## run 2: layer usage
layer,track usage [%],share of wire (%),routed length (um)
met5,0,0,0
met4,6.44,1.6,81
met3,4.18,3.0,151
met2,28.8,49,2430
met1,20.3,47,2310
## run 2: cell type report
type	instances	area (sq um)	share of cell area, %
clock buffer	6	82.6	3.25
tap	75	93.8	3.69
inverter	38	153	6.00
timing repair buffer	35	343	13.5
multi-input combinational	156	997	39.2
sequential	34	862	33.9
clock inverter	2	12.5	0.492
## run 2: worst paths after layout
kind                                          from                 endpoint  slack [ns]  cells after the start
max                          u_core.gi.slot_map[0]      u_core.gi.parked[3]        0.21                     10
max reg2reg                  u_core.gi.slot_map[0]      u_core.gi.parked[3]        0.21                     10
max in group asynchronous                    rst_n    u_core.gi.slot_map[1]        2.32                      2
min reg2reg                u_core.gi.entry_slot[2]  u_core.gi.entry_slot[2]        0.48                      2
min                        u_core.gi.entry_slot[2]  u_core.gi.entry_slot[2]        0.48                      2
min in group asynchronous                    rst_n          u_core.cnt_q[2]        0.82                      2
::::::::::
• Directions:
Wherever a line above contains "parked", copy that line.

• Response box:
max                          u_core.gi.slot_map[0]      u_core.gi.parked[3]        0.21                     10
max reg2reg                  u_core.gi.slot_map[0]      u_core.gi.parked[3]        0.21                     10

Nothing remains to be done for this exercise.